[Opening Extracted material section]

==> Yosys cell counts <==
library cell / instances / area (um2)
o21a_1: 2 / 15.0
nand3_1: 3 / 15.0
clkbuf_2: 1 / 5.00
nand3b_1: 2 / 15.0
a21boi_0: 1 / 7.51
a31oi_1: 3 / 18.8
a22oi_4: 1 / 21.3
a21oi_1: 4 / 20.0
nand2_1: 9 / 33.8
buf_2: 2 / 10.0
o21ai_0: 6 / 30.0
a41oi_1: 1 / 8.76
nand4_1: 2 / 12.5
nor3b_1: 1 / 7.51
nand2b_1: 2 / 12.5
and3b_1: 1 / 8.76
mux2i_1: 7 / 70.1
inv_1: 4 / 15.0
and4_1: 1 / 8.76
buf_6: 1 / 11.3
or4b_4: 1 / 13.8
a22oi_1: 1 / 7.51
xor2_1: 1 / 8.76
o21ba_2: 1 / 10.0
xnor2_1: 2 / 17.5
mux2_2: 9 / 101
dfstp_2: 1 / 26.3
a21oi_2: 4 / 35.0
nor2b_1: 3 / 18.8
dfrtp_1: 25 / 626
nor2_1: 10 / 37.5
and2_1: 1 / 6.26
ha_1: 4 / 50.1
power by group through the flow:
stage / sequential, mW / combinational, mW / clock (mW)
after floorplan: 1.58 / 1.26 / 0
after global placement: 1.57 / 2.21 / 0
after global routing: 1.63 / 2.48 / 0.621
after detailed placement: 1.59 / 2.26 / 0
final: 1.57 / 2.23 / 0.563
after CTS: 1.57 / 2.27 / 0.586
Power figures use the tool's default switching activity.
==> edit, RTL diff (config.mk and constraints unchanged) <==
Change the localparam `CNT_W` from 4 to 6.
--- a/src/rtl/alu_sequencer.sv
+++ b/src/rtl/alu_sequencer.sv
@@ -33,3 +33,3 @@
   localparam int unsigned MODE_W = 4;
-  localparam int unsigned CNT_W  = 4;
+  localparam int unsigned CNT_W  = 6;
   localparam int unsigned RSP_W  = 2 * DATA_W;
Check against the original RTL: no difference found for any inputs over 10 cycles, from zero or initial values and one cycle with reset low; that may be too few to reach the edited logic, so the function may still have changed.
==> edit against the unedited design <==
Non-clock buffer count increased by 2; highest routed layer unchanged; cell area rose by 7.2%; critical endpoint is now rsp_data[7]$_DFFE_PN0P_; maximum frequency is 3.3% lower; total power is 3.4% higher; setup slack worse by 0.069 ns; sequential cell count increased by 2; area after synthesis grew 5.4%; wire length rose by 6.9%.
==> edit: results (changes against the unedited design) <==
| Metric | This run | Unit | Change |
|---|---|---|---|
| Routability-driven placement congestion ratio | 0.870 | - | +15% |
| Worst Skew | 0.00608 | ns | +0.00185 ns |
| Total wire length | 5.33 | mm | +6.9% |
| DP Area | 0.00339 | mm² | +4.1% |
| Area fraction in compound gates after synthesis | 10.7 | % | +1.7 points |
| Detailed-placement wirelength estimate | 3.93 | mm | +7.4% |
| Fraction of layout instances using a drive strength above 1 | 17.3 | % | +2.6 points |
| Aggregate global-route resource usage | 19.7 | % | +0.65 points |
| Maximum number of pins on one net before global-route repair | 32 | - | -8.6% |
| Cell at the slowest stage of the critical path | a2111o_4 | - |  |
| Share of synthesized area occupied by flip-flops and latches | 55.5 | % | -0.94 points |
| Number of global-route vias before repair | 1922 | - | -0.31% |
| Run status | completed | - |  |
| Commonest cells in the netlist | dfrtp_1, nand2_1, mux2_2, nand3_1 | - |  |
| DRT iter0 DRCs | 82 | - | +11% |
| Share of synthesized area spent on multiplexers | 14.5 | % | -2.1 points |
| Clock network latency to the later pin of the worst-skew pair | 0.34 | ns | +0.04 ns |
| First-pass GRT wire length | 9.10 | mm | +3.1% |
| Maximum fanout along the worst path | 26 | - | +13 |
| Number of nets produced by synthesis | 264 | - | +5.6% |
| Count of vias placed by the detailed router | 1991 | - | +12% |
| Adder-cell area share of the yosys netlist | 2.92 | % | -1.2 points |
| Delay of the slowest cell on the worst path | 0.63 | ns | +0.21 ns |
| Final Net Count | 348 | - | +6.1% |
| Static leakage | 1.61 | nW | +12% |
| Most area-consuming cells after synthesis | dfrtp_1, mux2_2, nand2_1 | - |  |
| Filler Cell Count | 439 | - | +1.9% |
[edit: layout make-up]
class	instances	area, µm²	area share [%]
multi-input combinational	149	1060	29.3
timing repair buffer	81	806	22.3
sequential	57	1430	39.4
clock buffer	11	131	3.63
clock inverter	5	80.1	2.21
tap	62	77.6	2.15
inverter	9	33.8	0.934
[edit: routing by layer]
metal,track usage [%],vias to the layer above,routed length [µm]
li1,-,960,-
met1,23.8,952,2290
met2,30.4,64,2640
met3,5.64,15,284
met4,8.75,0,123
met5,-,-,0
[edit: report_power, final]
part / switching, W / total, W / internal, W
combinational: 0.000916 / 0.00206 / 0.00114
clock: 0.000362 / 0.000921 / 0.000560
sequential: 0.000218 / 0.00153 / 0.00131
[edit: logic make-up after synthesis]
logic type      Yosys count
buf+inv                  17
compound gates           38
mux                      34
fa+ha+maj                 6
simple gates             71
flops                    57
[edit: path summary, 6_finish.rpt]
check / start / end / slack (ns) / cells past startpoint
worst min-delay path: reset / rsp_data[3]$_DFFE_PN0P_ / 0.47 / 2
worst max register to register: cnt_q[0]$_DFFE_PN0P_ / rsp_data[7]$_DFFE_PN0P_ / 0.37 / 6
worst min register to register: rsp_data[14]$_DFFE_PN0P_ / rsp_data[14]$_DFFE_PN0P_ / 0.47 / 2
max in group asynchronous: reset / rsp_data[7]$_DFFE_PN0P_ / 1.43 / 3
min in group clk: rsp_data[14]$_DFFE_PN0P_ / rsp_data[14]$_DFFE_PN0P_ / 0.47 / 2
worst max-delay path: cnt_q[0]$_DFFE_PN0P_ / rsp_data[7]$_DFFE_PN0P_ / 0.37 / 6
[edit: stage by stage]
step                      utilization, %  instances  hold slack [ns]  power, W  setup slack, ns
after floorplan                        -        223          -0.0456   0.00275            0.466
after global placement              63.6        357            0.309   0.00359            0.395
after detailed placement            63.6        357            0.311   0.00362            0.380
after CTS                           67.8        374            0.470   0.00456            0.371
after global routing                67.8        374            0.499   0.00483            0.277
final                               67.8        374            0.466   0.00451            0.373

[Closing Extracted material section]

Only one stretch of the records above is wanted: the lines between the one holding "inv_1: 4 / 15.0" and the one holding "after floorplan: 1.58 / 1.26 / 0", inclusive, reproduced exactly.

inv_1: 4 / 15.0
and4_1: 1 / 8.76
buf_6: 1 / 11.3
or4b_4: 1 / 13.8
a22oi_1: 1 / 7.51
xor2_1: 1 / 8.76
o21ba_2: 1 / 10.0
xnor2_1: 2 / 17.5
mux2_2: 9 / 101
dfstp_2: 1 / 26.3
a21oi_2: 4 / 35.0
nor2b_1: 3 / 18.8
dfrtp_1: 25 / 626
nor2_1: 10 / 37.5
and2_1: 1 / 6.26
ha_1: 4 / 50.1
power by group through the flow:
stage / sequential, mW / combinational, mW / clock (mW)
after floorplan: 1.58 / 1.26 / 0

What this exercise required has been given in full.